For approximately the past decade, cryptocurrencies were used by those who wanted to transact business anonymously and without oversight or restrictions imposed by any governmental authority.  More recently, the concept of cryptocurrencies has been used to raise capital outside of traditional financial structures.  Indeed, the rise of raising money through the issuance of “virtual tokens” using “Initial Coin Offerings” (“ICOs”) has caused a sharp rise in the prevalence and market value of cryptocurrencies.

Those involved with cryptocurrencies believe that their virtues include stronger security against theft, easier transactions, and insulation from government-induced currency fluctuations, among other things.  But the inescapable reality is that hackers, technical errors, and fraud happen.  In addition, regulators have been taking notice and have been attempting to flex their authority, although the manner in which any given regulation applies to cryptocurrencies is far from certain.  One thing that is certain, is that the cryptocurrency “industry” poses unique and evolving risk.  Given this, the insurance industry is also engaged in attempting address the needs of this emerging market, although underwriters can be expected to rigorously assess the risks posed, and insurance procurement can be a challenge for some.

Regardless, the following is a list of questions that any company engaged in this space should ask itself to determine the lines of insurance it might need and which it should consider.

Does the company need Cyber Insurance?

  1. Does the company provide a technology service that might be subject to errors and omissions?

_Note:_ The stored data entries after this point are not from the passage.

===== src/rtl/mips_mem_port_arbiter.sv =====
// mips_mem_port_arbiter
//   Shares one single-port unified memory between the IF stage (fetch) and
//   the MEM stage (load/store). Each access is granted in IDLE, runs for
//   WAIT_STATES+1 ACCESS cycles with the memory strobe held, and is completed
//   by a one-cycle ack in DONE with registered read data.
//
// Optional feature macro: MEM_ARB_STARVE_GUARD_EN
//   Defined   : a starve counter forces an IF grant after STARVE_LIMIT
//               consecutive MEM grants made while IF was waiting.
//   Undefined : strict MEM priority, no counter.
//
// Ports
//   clk, reset                 rising-edge clock, synchronous active-high reset
//   if_req_i / if_addr_i       fetch request (held until ack) and address
//   if_rdata_o / if_ack_o      fetched word and one-cycle completion pulse
//   if_stall_o                 if_req_i & ~if_ack_o
//   mem_req_i / mem_we_i       load/store request (held until ack), 1=store
//   mem_addr_i / mem_wdata_i   load/store address and store data
//   mem_rdata_o / mem_ack_o    load data and one-cycle completion pulse
//   mem_stall_o                mem_req_i & ~mem_ack_o
//   ram_addr_o, ram_re_o,
//   ram_we_o, ram_wdata_o      memory macro command (valid during ACCESS)
//   ram_rdata_i                combinational read data from the macro
//   busy_o                     high whenever an access is in progress
module mips_mem_port_arbiter #(
  parameter int DATA_WIDTH   = 32,
  parameter int ADDR_WIDTH   = 32,
  parameter int WAIT_STATES  = 1,
  parameter int STARVE_LIMIT = 4
) (
  input  logic                  clk,
  input  logic                  reset,
  input  logic                  if_req_i,
  input  logic [ADDR_WIDTH-1:0] if_addr_i,
  output logic [DATA_WIDTH-1:0] if_rdata_o,
  output logic                  if_ack_o,
  output logic                  if_stall_o,
  input  logic                  mem_req_i,
  input  logic                  mem_we_i,
  input  logic [ADDR_WIDTH-1:0] mem_addr_i,
  input  logic [DATA_WIDTH-1:0] mem_wdata_i,
  output logic [DATA_WIDTH-1:0] mem_rdata_o,
  output logic                  mem_ack_o,
  output logic                  mem_stall_o,
  output logic [ADDR_WIDTH-1:0] ram_addr_o,
  output logic                  ram_re_o,
  output logic                  ram_we_o,
  output logic [DATA_WIDTH-1:0] ram_wdata_o,
  input  logic [DATA_WIDTH-1:0] ram_rdata_i,
  output logic                  busy_o
);

  typedef enum logic [1:0] {S_IDLE, S_ACCESS, S_DONE} state_e;
  typedef enum logic [1:0] {OWN_NONE, OWN_IF, OWN_MEM} owner_e;

  state_e                state_q, state_d;
  owner_e                owner_q, owner_d;
  logic [ADDR_WIDTH-1:0] addr_q, addr_d;
  logic                  we_q, we_d;
  logic [DATA_WIDTH-1:0] wdata_q, wdata_d;
  logic [3:0]            cnt_q, cnt_d;
  logic [DATA_WIDTH-1:0] if_rdata_q, if_rdata_d;
  logic [DATA_WIDTH-1:0] mem_rdata_q, mem_rdata_d;
  logic                  grant_mem, grant_if;

`ifdef MEM_ARB_STARVE_GUARD_EN
  logic [3:0] starve_q, starve_d;
  logic       force_if;

  // IF has watched STARVE_LIMIT MEM grants go by: it takes this slot.
  assign force_if  = if_req_i && (starve_q == 4'(STARVE_LIMIT));
  assign grant_mem = mem_req_i && !force_if;
`else
  // The older instruction (MEM stage) always proceeds first.
  assign grant_mem = mem_req_i;
`endif
  assign grant_if = if_req_i && !grant_mem;

  // NOTE: every combinational output gets a default first, so no path through
  // the case statement leaves a signal unassigned and no latch is inferred.
  always_comb begin
    state_d     = state_q;
    owner_d     = owner_q;
    addr_d      = addr_q;
    we_d        = we_q;
    wdata_d     = wdata_q;
    cnt_d       = cnt_q;
    if_rdata_d  = if_rdata_q;
    mem_rdata_d = mem_rdata_q;
`ifdef MEM_ARB_STARVE_GUARD_EN
    starve_d    = starve_q;
`endif
    unique case (state_q)
      S_IDLE: begin
        if (grant_mem) begin
          owner_d = OWN_MEM;
          addr_d  = mem_addr_i;
          we_d    = mem_we_i;
          wdata_d = mem_wdata_i;
          cnt_d   = 4'(WAIT_STATES);
          state_d = S_ACCESS;
`ifdef MEM_ARB_STARVE_GUARD_EN
          if (if_req_i && starve_q != 4'hF) starve_d = starve_q + 4'd1;
`endif
        end else if (grant_if) begin
          owner_d = OWN_IF;
          addr_d  = if_addr_i;
          we_d    = 1'b0;
          wdata_d = '0;
          cnt_d   = 4'(WAIT_STATES);
          state_d = S_ACCESS;
`ifdef MEM_ARB_STARVE_GUARD_EN
          starve_d = 4'd0;
`endif
        end
      end
      S_ACCESS: begin
        if (cnt_q == 4'd0) begin
          // Stores load the register too; mem_rdata_o is don't-care then.
          if (owner_q == OWN_IF) if_rdata_d  = ram_rdata_i;
          else                   mem_rdata_d = ram_rdata_i;
          state_d = S_DONE;
        end else begin
          cnt_d = cnt_q - 4'd1;
        end
      end
      S_DONE: begin
        owner_d = OWN_NONE;
        state_d = S_IDLE;
      end
      default: state_d = S_IDLE;
    endcase
  end

  // NOTE: sequential state uses non-blocking assignments only, so every
  // register samples the pre-edge value of every other register.
  always_ff @(posedge clk) begin
    if (reset) begin
      // NOTE: the read-data registers are reset as well, so both rdata outputs
      // read zero after reset instead of stale data from an abandoned access.
      state_q     <= S_IDLE;
      owner_q     <= OWN_NONE;
      addr_q      <= '0;
      we_q        <= 1'b0;
      wdata_q     <= '0;
      cnt_q       <= 4'd0;
      if_rdata_q  <= '0;
      mem_rdata_q <= '0;
`ifdef MEM_ARB_STARVE_GUARD_EN
      starve_q    <= 4'd0;
`endif
    end else begin
      state_q     <= state_d;
      owner_q     <= owner_d;
      addr_q      <= addr_d;
      we_q        <= we_d;
      wdata_q     <= wdata_d;
      cnt_q       <= cnt_d;
      if_rdata_q  <= if_rdata_d;
      mem_rdata_q <= mem_rdata_d;
`ifdef MEM_ARB_STARVE_GUARD_EN
      starve_q    <= starve_d;
`endif
    end
  end

  logic in_access;
  assign in_access = (state_q == S_ACCESS);

  // Memory command is only driven during ACCESS; strobes repeat every
  // ACCESS cycle, which the macro treats as idempotent.
  assign ram_addr_o  = in_access ? addr_q  : '0;
  assign ram_wdata_o = in_access ? wdata_q : '0;
  assign ram_re_o    = in_access && !we_q;
  assign ram_we_o    = in_access &&  we_q;

  assign if_ack_o    = (state_q == S_DONE) && (owner_q == OWN_IF);
  assign mem_ack_o   = (state_q == S_DONE) && (owner_q == OWN_MEM);
  assign if_rdata_o  = if_rdata_q;
  assign mem_rdata_o = mem_rdata_q;
  assign if_stall_o  = if_req_i  && !if_ack_o;
  assign mem_stall_o = mem_req_i && !mem_ack_o;
  assign busy_o      = (state_q != S_IDLE);

endmodule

For example, a crypto-currency exchange provides a service to its customers that could be subject to mistake that causes a loss.
  2. Is there a risk of a privacy breach or breach of privacy regulations?
  3. Is there a risk of a security breach with respect to third parties that results in one of the following:
    1. Corruption, destruction or deletion of a third-party’s electronic data?
    2. Disclosure of a third party’s private information?
    3. Theft of a third party’s data?
    4. Failure to prevent the transmission of malicious code into a third party’s network?
  4. Is there a risk of a threat of cyber extortion, such as:
    1. A threat to introduce into, or activate malicious code in, a computer system?
    2. A threat that someone will interrupt a computer system?
    3. A threat that someone will damage or destroy a computer system?
    4. A threat that someone will improperly utilize a computer system or disrupt a network?
  5. Is there a risk that some “network” disruption will cause a loss of business income?

Does the company need Commercial Crime Insurance?

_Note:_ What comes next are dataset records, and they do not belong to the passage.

`config.mk`:
```
export PLATFORM = sky130hd
export DESIGN_NAME = uart_tx_serializer
export DESIGN_NICKNAME = d
export VERILOG_FILES = /design/src/rtl/uart_tx_serializer.sv
export SDC_FILE = /design/constraint.sdc
export NUM_CORES = 1
export LEC_CHECK = 0
export ABC_AREA = 1
export ABC_CLOCK_PERIOD_IN_PS = 2500
export CAP_MARGIN = 20
export CORE_MARGIN = 2
export CORE_UTILIZATION = 40
export DETAILED_ROUTE_END_ITERATION = 10
export GPL_ROUTABILITY_DRIVEN = 1
export PLACE_DENSITY = 0.69
export SLEW_MARGIN = 10
export SYNTH_ARGS = -nofsm -noshare
export SYNTH_HDL_FRONTEND = slang
export SYNTH_SLANG_ARGS = --single-unit
export TNS_END_PERCENT = 10
```
`constraint.sdc`:
```
create_clock -name clk -period 2.5 [get_ports clk]
set_input_delay 0.75 -clock clk [delete_from_list [all_inputs] [get_ports clk]]
set_output_delay 0.75 -clock clk [all_outputs]
set_load 0.02 [all_outputs]
```
## config.mk

```make
export PLATFORM = sky130hd
export DESIGN_NAME = tl_async_a_queue_source
export DESIGN_NICKNAME = d
export VERILOG_FILES = /design/src/rtl/tl_async_a_queue_source.sv
export SDC_FILE = /design/constraint.sdc
export NUM_CORES = 1
export LEC_CHECK = 0
export ABC_AREA = 1
export CAP_MARGIN = 20
export CORE_MARGIN = 2
export CORE_UTILIZATION = 35
export DETAILED_ROUTE_END_ITERATION = 6
export PLACE_DENSITY = 0.78
export REMOVE_ABC_BUFFERS = 1
export SKIP_CTS_REPAIR_TIMING = 1
export SLEW_MARGIN = 20
export SYNTH_ARGS = -nofsm -noshare
export SYNTH_HDL_FRONTEND = slang
export SYNTH_SLANG_ARGS = --single-unit
```

## constraint.sdc

```tcl
create_clock -name clock -period 3.1 [get_ports clock]
set_input_delay 0.31 -clock clock [delete_from_list [all_inputs] [get_ports clock]]
set_output_delay 0.31 -clock clock [all_outputs]
set_load 0.005 [all_outputs]
```
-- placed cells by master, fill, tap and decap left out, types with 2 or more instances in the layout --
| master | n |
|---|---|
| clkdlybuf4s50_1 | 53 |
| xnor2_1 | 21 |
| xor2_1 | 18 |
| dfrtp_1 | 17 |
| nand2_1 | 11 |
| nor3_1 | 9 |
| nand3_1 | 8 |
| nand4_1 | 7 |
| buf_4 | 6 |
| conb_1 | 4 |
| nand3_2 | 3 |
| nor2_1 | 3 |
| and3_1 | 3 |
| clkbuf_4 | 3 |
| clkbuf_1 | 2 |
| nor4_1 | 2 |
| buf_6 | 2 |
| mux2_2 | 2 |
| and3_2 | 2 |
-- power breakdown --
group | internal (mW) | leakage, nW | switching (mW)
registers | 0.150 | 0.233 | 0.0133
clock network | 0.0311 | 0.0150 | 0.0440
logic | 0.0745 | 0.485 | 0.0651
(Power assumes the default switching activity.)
<file path="config.mk">
export PLATFORM = sky130hd
export DESIGN_NAME = alu_arbiter
export DESIGN_NICKNAME = d
export VERILOG_FILES = /design/src/rtl/alu_arbiter.sv
export SDC_FILE = /design/constraint.sdc
export NUM_CORES = 1
export LEC_CHECK = 0
export CAP_MARGIN = 20
export CORE_MARGIN = 2
export CORE_UTILIZATION = 55
export DETAILED_ROUTE_END_ITERATION = 16
export GPL_TIMING_DRIVEN = 0
export PLACE_DENSITY = 0.85
export SLEW_MARGIN = 20
export SYNTH_ARGS = -nofsm -noshare
export SYNTH_HDL_FRONTEND = slang
export SYNTH_SLANG_ARGS = --single-unit
</file>
<file path="constraint.sdc">
create_clock -name clk -period 8.05 [get_ports clk]
set_clock_uncertainty 0.2 [all_clocks]
set_input_delay 1.61 -clock clk [delete_from_list [all_inputs] [get_ports clk]]
set_output_delay 1.61 -clock clk [all_outputs]
set_load 0.01 [all_outputs]
</file>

  1. Is there a risk of employee theft?
  2. Is there a risk of vendor theft?
  3. Is there a possibility of loss of money or securities through a fraudulent electronic transfer?
  4. Is there a risk of “identity fraud” – using a company’s or a person’s identity to commit a crime?

Does the company need Director’s & Officer’s Liability Insurance?

  1. Is there a risk that a shareholder or investor will allege that an officer or director was guilty of omissions, misstatements, misleading statements, neglect, or breach of duty that resulted in a decrease in the value of stock or other assets such as, possibly, a token?
  2. Is there a risk that a shareholder or investor will bring a claim against the company alleging actual or alleged omissions, misstatements, misleading statements, neglect, or breach of duty that violated securities laws and thereby caused a decrease in value of stock or other assets such as, possibly, a token?
  3. Is there a risk that a shareholder or investor will demand that the company investigate itself for some corporate wrongdoing for the purposes of determining whether the company should prosecute a derivative action?
  4. Is there a risk that a governmental enforcement authority (e.g., SEC, FinCEN) will demand an interview of an officer or director for the purposes of investigating a possible regulatory or other legal violation?

Does the company need Kidnap & Ransom Insurance for some employees?

  1. If company employees, particularly directors and officers, travel with “cold storage” wallets (i.e., wallets that are not on-line but, rather, on thumb-drives, etc.), there could be a risk of kidnap or extortion in some regions.

This is, of course, is not meant to present an exhaustive list of all of the types of insurance that any company might need.  Those determinations can only be made after a very specific assessment of the role that a company is playing in the crypto-currency space and the risks that it faces. Further, there are nuances to all of these lines of coverage, and the specific coverage provided varies among different insurers.  In addition, all companies engaged in the crypto-currency space should expect to undergo fairly rigorous scrutiny by insurance underwriters who will seek to determine, for example, whether a company is at least attempting to be compliant with potentially-applicable regulations and has appropriate safe-guards in place, such as a data security incident response plan.